Anton’s face crumbled at word, and she watched him finally see what she had been trying to tell him for years—that she wasn’t a science project or a bargaining chip or a means to an end. She was a woman. A woman who had found love in the most unlikely of places.
“I didn’t…” Anton’s protest died before it fully formed. “I never meant…”
“Father.” She stepped between them, not to protect Anton from Valrek, but to keep the conversation from spiraling into violence. “Why are you here?”
He looked at her then. Really looked at her, at the fur wrapped around her shoulders, at the way she stood in front of her Vultor warrior, at the marks on her wrists and the new strength in her spine.
And she saw the moment he understood. He had never been the hero of her story.
The realization broke across his face like dawn over the ocean, slow at first, then all at once. His shoulders slumped, his hands dropped to his sides, and for the first time in her memory, her father looked truly defeated.
“Merrick is dead.” The words came out flat, emotionless. “They found his body washed up on the southern rocks this morning.”
She felt nothing.
She had expected guilt, perhaps. Or relief. Maybe even satisfaction at the knowledge that the man who had tried to cage her was gone forever. But there was only a hollow space where her fear of him had lived for so long.
“And the contract?”
“Gone.” He laughed bitterly. “Destroyed in the wreck, along with most of his records. His legal team is scrambling. Without documentation, they can’t enforce any of the claims.” He looked up at her, something flickering in his hollow eyes. “The debt is cancelled, Ariella. All of it. You’re free.”
Free.
The word echoed in the cave, bouncing off the stone walls. Valrek put his hand on her shoulder, his palm warm through the fur, grounding her in the reality of the moment.
“There’s more,” Anton continued. “I told them you were dead.”
She blinked, stunned by the announcement. “What?”
“I told the authorities. Merrick’s people. Everyone.” His voice dropped to barely a whisper. “I identified your body. One of the other passengers, a young woman about your size, was… unrecognizable. I told them it was you.”
The confession hung in the air between them.
She stared at her father, trying to reconcile this broken man with the one who had sold her to pay his debts. He had committed fraud. He’d lied to officials, to lawyers, to anyone who would listen. He’d risked his own freedom to give her a chance at escape.
Why?
“They’ll find out eventually.” Her voice sounded strange to her own ears. “When she’s identified.
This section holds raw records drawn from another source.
File: config.mk
export PLATFORM = sky130hd
export DESIGN_NAME = decoder_sweep_flat
export DESIGN_NICKNAME = d
export VERILOG_FILES = /design/src/rtl/decoder_sweep_if.sv /design/src/rtl/decoder_sweep.sv /design/src/flat_wrapper.sv
export SDC_FILE = /design/constraint.sdc
export NUM_CORES = 1
export LEC_CHECK = 0
export BUFFER_PORTS_ARGS = -buffer_cell sky130_fd_sc_hd__buf_2
export CORE_MARGIN = 2
export CORE_UTILIZATION = 25
export CTS_BUF_LIST = sky130_fd_sc_hd__clkbuf_2 sky130_fd_sc_hd__clkbuf_4 sky130_fd_sc_hd__clkbuf_8
export DETAILED_ROUTE_END_ITERATION = 12
export PLACE_DENSITY_LB_ADDON = 0.2
export SYNTH_ARGS = -nofsm -noshare
export SYNTH_HDL_FRONTEND = slang
export SYNTH_SLANG_ARGS = --single-unit
File: constraint.sdc
create_clock -name clk -period 2.55 [get_ports clk]
set_input_delay 0.51 -clock clk [delete_from_list [all_inputs] [get_ports clk]]
set_output_delay 0.51 -clock clk [all_outputs]
set_load 0.01 [all_outputs]
[src/rtl/opsg_pkg.sv]
// rtl/opsg_pkg.sv - shared register map, constants and types for the OPSG register controller
package opsg_pkg;

  localparam int TONE_WIDTH_DEF  = 10;
  localparam int BUSY_CYCLES_DEF = 32;
  localparam int PRESCALE_DEF    = 16;

  localparam logic [2:0] REG_T0_FREQ  = 3'd0;
  localparam logic [2:0] REG_T0_ATTEN = 3'd1;
  localparam logic [2:0] REG_T1_FREQ  = 3'd2;
  localparam logic [2:0] REG_T1_ATTEN = 3'd3;
  localparam logic [2:0] REG_T2_FREQ  = 3'd4;
  localparam logic [2:0] REG_T2_ATTEN = 3'd5;
  localparam logic [2:0] REG_N_CTRL   = 3'd6;
  localparam logic [2:0] REG_N_ATTEN  = 3'd7;

  localparam int         LATCH_BIT = 7;
  localparam logic [3:0] ATTEN_OFF = 4'hF;

  typedef enum logic [1:0] {
    ST_INIT,
    ST_IDLE,
    ST_BUSY
  } hs_state_t;

endpackage

[src/rtl/opsg_prescaler.sv]
// rtl/opsg_prescaler.sv - free-running divider producing the shared tone clock enable
module opsg_prescaler #(
  parameter int PRESCALE = 16
) (
  input  logic clk,
  input  logic rst_n,
  output logic tone_en
);

  localparam int                CW   = (PRESCALE > 2) ? $clog2(PRESCALE) : 1;
  localparam logic [CW-1:0]     LAST = CW'(PRESCALE - 1);

  logic [CW-1:0] cnt_q;

  always_ff @(posedge clk or negedge rst_n) begin
    if (!rst_n) begin
      cnt_q <= '0;
    end else if (cnt_q == LAST) begin
      cnt_q <= '0;
    end else begin
      cnt_q <= cnt_q + 1'b1;
    end
  end

  assign tone_en = (cnt_q == LAST);

endmodule

[src/rtl/opsg_reg_ctrl.sv]
// rtl/opsg_reg_ctrl.sv - SN76489-style latch/data write handshake and register file
module opsg_reg_ctrl
  import opsg_pkg::*;
#(
  parameter int TONE_WIDTH  = TONE_WIDTH_DEF,
  parameter int BUSY_CYCLES = BUSY_CYCLES_DEF,
  parameter int PRESCALE    = PRESCALE_DEF
) (
  input  logic                  clk,
  input  logic                  rst_n,
  input  logic                  wr_valid,
  input  logic [7:0]            wr_data,
  output logic                  wr_ready,
  output logic                  tone_en,
  output logic [TONE_WIDTH-1:0] tone0_freq,
  output logic [TONE_WIDTH-1:0] tone1_freq,
  output logic [TONE_WIDTH-1:0] tone2_freq,
  output logic [3:0]            atten0,
  output logic [3:0]            atten1,
  output logic [3:0]            atten2,
  output logic [3:0]            atten3,
  output logic [2:0]            noise_ctrl,
  output logic                  noise_rst
);

  hs_state_t  state_q, state_d;
  logic [7:0] busy_cnt_q;
  logic       accept;
  logic       is_latch;
  logic [2:0] idx_q;
  logic [2:0] tgt;
  logic [9:0] tone_q [3];
  logic [3:0] atten_q [4];

  opsg_prescaler #(.PRESCALE(PRESCALE)) u_prescaler (
    .clk     (clk),
    .rst_n   (rst_n),
    .tone_en (tone_en)
  );

  // ST_INIT holds wr_ready low for the first cycle after reset release.
  always_ff @(posedge clk or negedge rst_n) begin
    if (!rst_n) state_q <= ST_INIT;
    else        state_q <= state_d;
  end

  always_comb begin
    state_d  = state_q;
    wr_ready = 1'b0;
    case (state_q)
      ST_INIT: state_d = ST_IDLE;
      ST_IDLE: begin
        wr_ready = 1'b1;
        if (wr_valid) state_d = ST_BUSY;
      end
      ST_BUSY: if (busy_cnt_q == 8'd0) state_d = ST_IDLE;
      default: state_d = ST_INIT;
    endcase
  end

  assign accept = wr_valid & wr_ready;

  always_ff @(posedge clk or negedge rst_n) begin
    if (!rst_n) begin
      busy_cnt_q <= 8'd0;
    end else if (accept) begin
      busy_cnt_q <= 8'(BUSY_CYCLES - 1);
    end else if (state_q == ST_BUSY && busy_cnt_q != 8'd0) begin
      busy_cnt_q <= busy_cnt_q - 8'd1;
    end
  end

  // A latch byte addresses its own register; a data byte reuses the last latched index.
  assign is_latch = wr_data[LATCH_BIT];
  assign tgt      = is_latch ? wr_data[6:4] : idx_q;

  always_ff @(posedge clk or negedge rst_n) begin
    if (!rst_n) begin
      idx_q      <= REG_T0_FREQ;
      noise_ctrl <= 3'd0;
      noise_rst  <= 1'b0;
      for (int i = 0; i < 3; i++) tone_q[i] <= 10'd0;
      for (int i = 0; i < 4; i++) atten_q[i] <= ATTEN_OFF;
    end else begin
      noise_rst <= accept && (tgt == REG_N_CTRL);
      if (accept) begin
        if (is_latch) idx_q <= wr_data[6:4];
        case (tgt)
          REG_T0_FREQ, REG_T1_FREQ, REG_T2_FREQ: begin
            if (is_latch) tone_q[tgt[2:1]][3:0] <= wr_data[3:0];
            else          tone_q[tgt[2:1]][9:4] <= wr_data[5:0];
          end
          REG_N_CTRL: noise_ctrl <= wr_data[2:0];
          default:    atten_q[tgt[2:1]] <= wr_data[3:0];
        endcase
      end
    end
  end

  generate
    if (TONE_WIDTH > 10) begin : g_wide
      assign tone0_freq = {{(TONE_WIDTH-10){1'b0}}, tone_q[0]};
      assign tone1_freq = {{(TONE_WIDTH-10){1'b0}}, tone_q[1]};
      assign tone2_freq = {{(TONE_WIDTH-10){1'b0}}, tone_q[2]};
    end else begin : g_narrow
      assign tone0_freq = tone_q[0][TONE_WIDTH-1:0];
      assign tone1_freq = tone_q[1][TONE_WIDTH-1:0];
      assign tone2_freq = tone_q[2][TONE_WIDTH-1:0];
    end
  endgenerate

  assign atten0 = atten_q[0];
  assign atten1 = atten_q[1];
  assign atten2 = atten_q[2];
  assign atten3 = atten_q[3];

endmodule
When her family comes looking.”
“She had no family.” His eyes were wet again. “No one to claim her. No one to notice if she… disappeared.” He shook his head. “I checked. I made sure. No one will come looking for her because no one was waiting for her to come home.”
Like Ariella herself, once. A woman with no one to miss her, no one to mourn her, no one to care if she vanished into the sea.
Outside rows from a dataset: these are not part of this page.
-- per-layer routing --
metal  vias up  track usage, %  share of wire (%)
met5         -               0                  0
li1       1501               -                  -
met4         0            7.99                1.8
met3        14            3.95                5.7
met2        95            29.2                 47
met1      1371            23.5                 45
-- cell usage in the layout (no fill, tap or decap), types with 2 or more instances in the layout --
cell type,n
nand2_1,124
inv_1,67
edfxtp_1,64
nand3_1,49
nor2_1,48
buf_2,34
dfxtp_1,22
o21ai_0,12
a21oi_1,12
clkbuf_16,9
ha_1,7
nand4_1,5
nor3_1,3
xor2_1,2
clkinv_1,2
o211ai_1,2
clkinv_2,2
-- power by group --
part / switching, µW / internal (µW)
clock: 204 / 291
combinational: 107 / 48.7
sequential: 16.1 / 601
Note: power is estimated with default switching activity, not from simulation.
`config.mk`:
```
export PLATFORM = sky130hd
export DESIGN_NAME = branch_resolve_queue_flat
export DESIGN_NICKNAME = d
export VERILOG_FILES = /design/src/rtl/branch_resolve_queue_if.sv /design/src/rtl/branch_resolve_queue.sv /design/src/flat_wrapper.sv
export SDC_FILE = /design/constraint.sdc
export NUM_CORES = 1
export LEC_CHECK = 0
export CAP_MARGIN = 30
export CORE_UTILIZATION = 50
export CTS_BUF_LIST = sky130_fd_sc_hd__clkbuf_4 sky130_fd_sc_hd__clkbuf_8
export DETAILED_ROUTE_END_ITERATION = 7
export PLACE_DENSITY = 0.67
export RECOVER_POWER = 25
export SLEW_MARGIN = 20
export SYNTH_ARGS = -nofsm -noshare
export SYNTH_HDL_FRONTEND = slang
export SYNTH_SLANG_ARGS = --single-unit
```
`constraint.sdc`:
```
create_clock -name clk -period 6.18 [get_ports clk]
set_input_delay 1.854 -clock clk [delete_from_list [all_inputs] [get_ports clk]]
set_output_delay 1.854 -clock clk [all_outputs]
set_load 0.01 [all_outputs]
```
**config.mk**
```make
export PLATFORM = sky130hd
export DESIGN_NAME = i2c_cmd_sequencer
export DESIGN_NICKNAME = d
export VERILOG_FILES = /design/src/rtl/i2c_seq_pkg.sv /design/src/rtl/i2c_cmd_sequencer_timer.sv /design/src/rtl/i2c_cmd_sequencer.sv
export SDC_FILE = /design/constraint.sdc
export NUM_CORES = 1
export LEC_CHECK = 0
export BUFFER_PORTS_ARGS = -buffer_cell sky130_fd_sc_hd__buf_2
export CAP_MARGIN = 10
export CELL_PAD_IN_SITES_DETAIL_PLACEMENT = 1
export CELL_PAD_IN_SITES_GLOBAL_PLACEMENT = 1
export CORE_ASPECT_RATIO = 1.2
export CORE_UTILIZATION = 40
export CTS_CLUSTER_SIZE = 8
export DETAILED_ROUTE_END_ITERATION = 6
export GPL_ROUTABILITY_DRIVEN = 0
export PLACE_DENSITY_LB_ADDON = 0.25
export SLEW_MARGIN = 30
export SYNTH_ARGS = -nofsm -noshare
export SYNTH_HDL_FRONTEND = slang
export SYNTH_SLANG_ARGS = --single-unit
```
**constraint.sdc**
```tcl
create_clock -name csi_clk -period 3.8 [get_ports csi_clk]
set_clock_uncertainty 0.15 [all_clocks]
set_input_delay 0.57 -clock csi_clk [delete_from_list [all_inputs] [get_ports csi_clk]]
set_output_delay 0.57 -clock csi_clk [all_outputs]
set_load 0.01 [all_outputs]
```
“Why?” The question tore itself from her throat. “After everything, after Merrick, after the suit, after you stood there and watched him drag me away, why would you do this?”
He was quiet for a long moment.
Behind her, she heard Lilani stirring in her alcove, making the small sounds of a child slowly waking. Valrek’s hand tightened on her shoulder, a silent reminder that whatever happened next, she wasn’t alone.
“Because you’re my daughter.”
The words were simple, almost too simple after everything that had happened between them. But there was something in his voice, a crack in the carefully constructed walls of detachment and scientific reasoning, that made her pause.
“I know what I did.” He spoke slowly, as if each word cost him something precious. “I know I used you. Experimented on you. Treated you like a… a test subject instead of a child. And I know that selling you to Merrick was the final betrayal.” His breath hitched. “I made excuses to myself for all of it. But when I saw that shuttle go down… When I thought you were dead because of me…”
He couldn’t finish.
She watched him break down, tears streaming down his lined face, his body shaking with sobs he’d probably been holding back for years. All the cold detachment, all the academic distance, all the walls he’d built between them, all of it crumbling like sandcastles in the tide.